Task
Scan the material for the word "register" and return every matching line.

Records for this task
■ ■ ■ ■ ■

<file path="src/verilog/map_pkg.sv">
`default_nettype none

package map_pkg;

	// CPU register slot, {A14, A13, A0}
	typedef enum logic [2:0]
	{
		REG_CFG        = 3'd0, // $8000
		REG_BANK_DATA  = 3'd1, // $8001
		REG_MIRROR     = 3'd2, // $a000
		REG_RAM_CFG    = 3'd3, // $a001
		REG_RELOAD     = 3'd4, // $c000
		REG_RELOAD_REQ = 3'd5, // $c001
		REG_IRQ_OFF    = 3'd6, // $e000
		REG_IRQ_ON     = 3'd7  // $e001
	} reg_sel_e;

	// requests from the register file to the scanline counter
	typedef enum logic [2:0]
	{
		IRQ_NONE    = 3'd0,
		IRQ_RELOAD  = 3'd1,
		IRQ_DISABLE = 3'd2,
		IRQ_ENABLE  = 3'd3,
		IRQ_SS_LOAD = 3'd4
	} irq_cmd_e;

	typedef logic [7:0]  bank_t;
	typedef logic [5:0]  prg_bank_t; // 8 KB units
	typedef logic [18:0] prg_addr_t; // 512 KB PRG space
	typedef logic [17:0] chr_addr_t; // 256 KB CHR space

	// R0..R5 then R6, R7
	localparam bank_t BANK_RESET [0:7] = '{
		8'd0,
		8'd2,
		8'd4,
		8'd5,
		8'd6,
		8'd7,
		8'd0,
		8'd1
	};

	// save-state slots past the two register blocks
	localparam bank_t SS_IRQ_CTR   = 8'd16;
	localparam bank_t SS_IRQ_FLAGS = 8'd17;
	localparam bank_t SS_MAP_IDX   = 8'd127;

	// A12 must sit low this many samples before a rise is taken
	localparam int A12_QUIET = 4;

endpackage

`default_nettype wire

</file>
<file path="src/verilog/mmc3_regs.sv">
`timescale 1ns/1ps
`default_nettype none

module mmc3_regs
#(
	parameter int MAP_IDX = 119
)
(
	input  wire                m2,
	input  wire                map_rst,
	input  wire                cfg_mir_v,
	input  wire  [14:0]        cpu_addr,
	input  map_pkg::bank_t     cpu_dat,
	input  wire                cpu_ce,
	input  wire                cpu_rw,
	input  wire                ss_act,
	input  wire                ss_we,
	input  wire  [7:0]         ss_addr,
	input  map_pkg::bank_t     irq_ctr,
	input  wire                irq_on,
	input  wire                irq_pend,
	input  wire                irq_reload_req,
	output map_pkg::bank_t     ss_rdat,
	output map_pkg::irq_cmd_e  irq_cmd,
	output map_pkg::bank_t     reload_val,
	output logic               swap_control,
	output logic               chr_invert,
	output logic               mirror_mode,
	output logic               ram_on,
	output logic               ram_we_off,
	output map_pkg::prg_bank_t prg_r6,
	output map_pkg::prg_bank_t prg_r7,
	output map_pkg::bank_t     chr_r0,
	output map_pkg::bank_t     chr_r1,
	output map_pkg::bank_t     chr_r2,
	output map_pkg::bank_t     chr_r3,
	output map_pkg::bank_t     chr_r4,
	output map_pkg::bank_t     chr_r5
);

	import map_pkg::*;

	bank_t    mmc_regs [0:7];  // last value written to each slot
	bank_t    bank_regs [0:7]; // R0..R7 behind $8001
	reg_sel_e reg_sel;
	logic     cpu_wr;

	assign reg_sel = reg_sel_e'({cpu_addr[14:13], cpu_addr[0]});
	assign cpu_wr = !cpu_ce && !cpu_rw;

	always_ff @(negedge m2)
	begin
		if (ss_act)
		begin
			if (ss_we && ss_addr[7:3] == 5'd0)
				mmc_regs[ss_addr[2:0]] <= cpu_dat;
			if (ss_we && ss_addr[7:3] == 5'd1)
				bank_regs[ss_addr[2:0]] <= cpu_dat;
		end
		else if (map_rst)
		begin
			for (int i = 0; i < 8; i++)
			begin
				mmc_regs[i] <= (i == REG_MIRROR) ? bank_t'(cfg_mir_v) : '0;
				bank_regs[i] <= BANK_RESET[i];
			end
		end
		else if (cpu_wr)
		begin
			mmc_regs[reg_sel] <= cpu_dat;
			if (reg_sel == REG_BANK_DATA)
				bank_regs[mmc_regs[REG_CFG][2:0]] <= cpu_dat; // target from $8000
		end
	end

	always_comb
	begin
		irq_cmd = IRQ_NONE;
		if (ss_act)
		begin
			if (ss_we && ss_addr == SS_IRQ_FLAGS)
				irq_cmd = IRQ_SS_LOAD;
		end
		else if (cpu_wr)
		begin
			case (reg_sel)
				REG_RELOAD_REQ: irq_cmd = IRQ_RELOAD;
				REG_IRQ_OFF:    irq_cmd = IRQ_DISABLE;
				REG_IRQ_ON:     irq_cmd = IRQ_ENABLE;
				default:        irq_cmd = IRQ_NONE;
			endcase
		end
	end

	always_comb
	begin
		if (ss_addr[7:3] == 5'd0)
			ss_rdat = mmc_regs[ss_addr[2:0]];
		else if (ss_addr[7:3] == 5'd1)
			ss_rdat = bank_regs[ss_addr[2:0]];
		else if (ss_addr == SS_IRQ_CTR)
			ss_rdat = irq_ctr;
		else if (ss_addr == SS_IRQ_FLAGS)
			ss_rdat = {3'b000, irq_on, irq_pend, 1'b0, irq_reload_req, 1'b0}; // xor pairs
		else if (ss_addr == SS_MAP_IDX)
			ss_rdat = bank_t'(MAP_IDX);
		else
			ss_rdat = 8'hff;
	end

	assign reload_val   = mmc_regs[REG_RELOAD];
	assign swap_control = mmc_regs[REG_CFG][6];
	assign chr_invert   = mmc_regs[REG_CFG][7];
	assign mirror_mode  = mmc_regs[REG_MIRROR][0];
	assign ram_on       = mmc_regs[REG_RAM_CFG][7];
	assign ram_we_off   = mmc_regs[REG_RAM_CFG][6];
	assign prg_r6       = bank_regs[6][5:0];
	assign prg_r7       = bank_regs[7][5:0];
	assign chr_r0       = bank_regs[0];
	assign chr_r1       = bank_regs[1];
	assign chr_r2       = bank_regs[2];
	assign chr_r3       = bank_regs[3];
	assign chr_r4       = bank_regs[4];
	assign chr_r5       = bank_regs[5];

	// flag restore only ever comes from the save-state port
	a_ss_load_only_in_ss: assert property (@(negedge m2) !ss_act |-> irq_cmd != IRQ_SS_LOAD);

endmodule

`default_nettype wire

</file>
<file path="src/verilog/mmc3_prg_map.sv">
`timescale 1ns/1ps
`default_nettype none

module mmc3_prg_map
(
	input  wire  [14:0]        cpu_addr,
	input  wire                cpu_ce,
	input  wire                cpu_rw,
	input  wire                swap_control,
	input  map_pkg::prg_bank_t prg_r6,
	input  map_pkg::prg_bank_t prg_r7,
	input  wire                ram_on,
	input  wire                ram_we_off,
	output map_pkg::prg_addr_t prg_addr,
	output logic               prg_oe,
	output logic               rom_ce,
	output logic               ram_ce,
	output logic               ram_we,
	output logic               map_cpu_oe
);

	import map_pkg::*;

	localparam prg_bank_t BANK_2ND_LAST = 6'h3e;
	localparam prg_bank_t BANK_LAST     = 6'h3f;

	prg_bank_t prg_bank;
	logic      ram_area;

	always_comb
	begin
		case (cpu_addr[14:13])
			2'd0:    prg_bank = swap_control ? BANK_2ND_LAST : prg_r6;
			2'd1:    prg_bank = prg_r7;
			2'd2:    prg_bank = swap_control ? prg_r6 : BANK_2ND_LAST;
			default: prg_bank = BANK_LAST;
		endcase
	end

	assign prg_addr = {cpu_ce ? 6'd0 : prg_bank, cpu_addr[12:0]};
	assign prg_oe   = cpu_rw;
	assign rom_ce   = !cpu_ce;

	assign ram_area   = cpu_ce && cpu_addr[14:13] == 2'b11; // $6000-$7fff
	assign ram_ce     = ram_area && ram_on;
	assign ram_we     = ram_ce && !cpu_rw && !ram_we_off;
	assign map_cpu_oe = ram_area && !ram_on && cpu_rw; // open bus

endmodule

`default_nettype wire

</file>
<file path="src/verilog/mmc3_chr_map.sv">
`timescale 1ns/1ps
`default_nettype none

module mmc3_chr_map
#(
	parameter int MAP_IDX = 119
)
(
	input  wire  [13:0]        ppu_addr,
	input  wire                ppu_oe,
	input  wire                ppu_we,
	input  wire                chr_invert,
	input  map_pkg::bank_t     chr_r0,
	input  map_pkg::bank_t     chr_r1,
	input  map_pkg::bank_t     chr_r2,
	input  map_pkg::bank_t     chr_r3,
	input  map_pkg::bank_t     chr_r4,
	input  map_pkg::bank_t     chr_r5,
	input  wire                mirror_mode,
	output map_pkg::chr_addr_t chr_addr,
	output logic               chr_ce,
	output logic               chr_oe,
	output logic               chr_we,
	output logic               ciram_a10,
	output logic               ciram_ce
);

	import map_pkg::*;

	// 8 KB of CHR RAM on TQROM, 2 KB on the other boards
	localparam int    RAM_BITS = (MAP_IDX == 119) ? 3 : 1;
	localparam bank_t RAM_MASK = bank_t'((1 << RAM_BITS) - 1);

	bank_t chr_bank;
	logic  chr_ram;

	always_comb
	begin
		if (ppu_addr[12:11] == {chr_invert, 1'b0})
			chr_bank = {chr_r0[7:1], ppu_addr[10]}; // 2 KB
		else if (ppu_addr[12:11] == {chr_invert, 1'b1})
			chr_bank = {chr_r1[7:1], ppu_addr[10]};
		else
		begin
			case (ppu_addr[11:10])
				2'd0:    chr_bank = chr_r2;
				2'd1:    chr_bank = chr_r3;
				2'd2:    chr_bank = chr_r4;
				default: chr_bank = chr_r5;
			endcase
		end
	end

	assign chr_ram  = chr_bank[6];
	assign chr_addr = {chr_ram ? (chr_bank & RAM_MASK) : chr_bank, ppu_addr[9:0]};

	assign chr_ce = !ppu_addr[13];
	assign chr_oe = !ppu_oe;
	assign chr_we = chr_ram && chr_ce && !ppu_we; // rom banks stay read only

	// vertical uses A10, horizontal A11
	assign ciram_a10 = mirror_mode ? ppu_addr[11] : ppu_addr[10];
	assign ciram_ce  = !ppu_addr[13];

endmodule

`default_nettype wire

</file>
<file path="src/verilog/mmc3_irq.sv">
`timescale 1ns/1ps
`default_nettype none

module mmc3_irq
(
	input  wire               m2,
	input  wire               map_rst,
	input  wire               mmc3b_mode,
	input  wire               ppu_a12,
	input  map_pkg::irq_cmd_e irq_cmd,
	input  map_pkg::bank_t    reload_val,
	input  map_pkg::bank_t    ss_dat,
	output logic              irq,
	output map_pkg::bank_t    irq_ctr,
	output logic              irq_on,
	output logic              irq_pend,
	output logic              irq_reload_req
);

	import map_pkg::*;

	logic [7:0] a12_filter; // past A12 samples, newest in bit 0
	logic       a12_rise;
	logic       irq_reload;
	logic       irq_act;

	assign a12_rise   = ppu_a12 && a12_filter[A12_QUIET-1:0] == '0;
	assign irq_reload = irq_reload_req || (mmc3b_mode && irq_ctr == 8'd0);

	// counter about to land on zero at this rise
	assign irq_act = irq_on && a12_rise &&
		((!irq_reload && irq_ctr == 8'd1) || (irq_reload && reload_val == 8'd0));

	assign irq = irq_pend || irq_act;

	always_ff @(negedge m2)
	begin
		if (ss_act_load())
		begin
			irq_reload_req <= ss_dat[1] ^ ss_dat[0];
			irq_pend       <= ss_dat[3] ^ ss_dat[2];
			irq_on         <= ss_dat[4];
		end
		else if (map_rst)
		begin
			a12_filter     <= '1; // no rise right out of reset
			irq_ctr        <= '0;
			irq_on         <= 1'b0;
			irq_pend       <= 1'b0;
			irq_reload_req <= 1'b0;
		end
		else
		begin
			a12_filter <= {a12_filter[6:0], ppu_a12};
			if (a12_rise)
			begin
				if (irq_reload || irq_ctr == 8'd0)
					irq_ctr <= reload_val;
				else
					irq_ctr <= irq_ctr - 8'd1;
				irq_reload_req <= 1'b0;
				if (irq_act)
					irq_pend <= 1'b1;
			end
			case (irq_cmd)
				IRQ_RELOAD:
					irq_reload_req <= 1'b1;
				IRQ_DISABLE:
				begin
					irq_on   <= 1'b0;
					irq_pend <= 1'b0; // acknowledge
				end
				IRQ_ENABLE:
					irq_on <= 1'b1;
				default:
					;
			endcase
		end
	end

	function automatic logic ss_act_load();
		return irq_cmd == IRQ_SS_LOAD;
	endfunction

	// outside a restore, pending only follows an enabled counter
	a_pend_needs_on: assert property (@(negedge m2)
		(irq_cmd != IRQ_SS_LOAD && !irq_on && !irq_pend) |=> !irq_pend);

endmodule

`default_nettype wire

</file>
<file path="src/verilog/map_119.sv">
`timescale 1ns/1ps
`default_nettype none

module map_119
#(
	parameter int MAP_IDX = 119
)
(
	input  wire                m2,
	input  wire                map_rst,
	input  wire                cfg_mir_v,
	input  wire                mmc3b_mode,
	input  wire  [14:0]        cpu_addr,
	input  wire  [7:0]         cpu_dat,
	input  wire                cpu_ce,
	input  wire                cpu_rw,
	input  wire  [13:0]        ppu_addr,
	input  wire                ppu_oe,
	input  wire                ppu_we,
	input  wire                ss_act,
	input  wire                ss_we,
	input  wire  [7:0]         ss_addr,
	output map_pkg::prg_addr_t prg_addr,
	output logic               prg_oe,
	output logic               rom_ce,
	output logic               ram_ce,
	output logic               ram_we,
	output logic               map_cpu_oe,
	output map_pkg::chr_addr_t chr_addr,
	output logic               chr_ce,
	output logic               chr_oe,
	output logic               chr_we,
	output logic               ciram_a10,
	output logic               ciram_ce,
	output logic               irq,
	output map_pkg::bank_t     ss_rdat
);

	import map_pkg::*;

	irq_cmd_e  irq_cmd;
	bank_t     reload_val;
	bank_t     irq_ctr;
	logic      irq_on;
	logic      irq_pend;
	logic      irq_reload_req;
	logic      swap_control;
	logic      chr_invert;
	logic      mirror_mode;
	logic      ram_on;
	logic      ram_we_off;
	prg_bank_t prg_r6;
	prg_bank_t prg_r7;
	bank_t     chr_r0;
	bank_t     chr_r1;
	bank_t     chr_r2;
	bank_t     chr_r3;
	bank_t     chr_r4;
	bank_t     chr_r5;

	mmc3_regs #(
		.MAP_IDX(MAP_IDX)
	) i_mmc3_regs (
		.m2(m2),
		.map_rst(map_rst),
		.cfg_mir_v(cfg_mir_v),
		.cpu_addr(cpu_addr),
		.cpu_dat(cpu_dat),
		.cpu_ce(cpu_ce),
		.cpu_rw(cpu_rw),
		.ss_act(ss_act),
		.ss_we(ss_we),
		.ss_addr(ss_addr),
		.irq_ctr(irq_ctr),
		.irq_on(irq_on),
		.irq_pend(irq_pend),
		.irq_reload_req(irq_reload_req),
		.ss_rdat(ss_rdat),
		.irq_cmd(irq_cmd),
		.reload_val(reload_val),
		.swap_control(swap_control),
		.chr_invert(chr_invert),
		.mirror_mode(mirror_mode),
		.ram_on(ram_on),
		.ram_we_off(ram_we_off),
		.prg_r6(prg_r6),
		.prg_r7(prg_r7),
		.chr_r0(chr_r0),
		.chr_r1(chr_r1),
		.chr_r2(chr_r2),
		.chr_r3(chr_r3),
		.chr_r4(chr_r4),
		.chr_r5(chr_r5)
	);

	mmc3_prg_map i_mmc3_prg_map (
		.cpu_addr(cpu_addr),
		.cpu_ce(cpu_ce),
		.cpu_rw(cpu_rw),
		.swap_control(swap_control),
		.prg_r6(prg_r6),
		.prg_r7(prg_r7),
		.ram_on(ram_on),
		.ram_we_off(ram_we_off),
		.prg_addr(prg_addr),
		.prg_oe(prg_oe),
		.rom_ce(rom_ce),
		.ram_ce(ram_ce),
		.ram_we(ram_we),
		.map_cpu_oe(map_cpu_oe)
	);

	mmc3_chr_map #(
		.MAP_IDX(MAP_IDX)
	) i_mmc3_chr_map (
		.ppu_addr(ppu_addr),
		.ppu_oe(ppu_oe),
		.ppu_we(ppu_we),
		.chr_invert(chr_invert),
		.chr_r0(chr_r0),
		.chr_r1(chr_r1),
		.chr_r2(chr_r2),
		.chr_r3(chr_r3),
		.chr_r4(chr_r4),
		.chr_r5(chr_r5),
		.mirror_mode(mirror_mode),
		.chr_addr(chr_addr),
		.chr_ce(chr_ce),
		.chr_oe(chr_oe),
		.chr_we(chr_we),
		.ciram_a10(ciram_a10),
		.ciram_ce(ciram_ce)
	);

	mmc3_irq i_mmc3_irq (
		.m2(m2),
		.map_rst(map_rst),
		.mmc3b_mode(mmc3b_mode),
		.ppu_a12(ppu_addr[12]),
		.irq_cmd(irq_cmd),
		.reload_val(reload_val),
		.ss_dat(cpu_dat), // restore data rides the cpu bus
		.irq(irq),
		.irq_ctr(irq_ctr),
		.irq_on(irq_on),
		.irq_pend(irq_pend),
		.irq_reload_req(irq_reload_req)
	);

endmodule

`default_nettype wire

</file>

■ ■ ■ ■ ■

Result of this exercise
	// CPU register slot, {A14, A13, A0}
	// requests from the register file to the scanline counter
	// save-state slots past the two register blocks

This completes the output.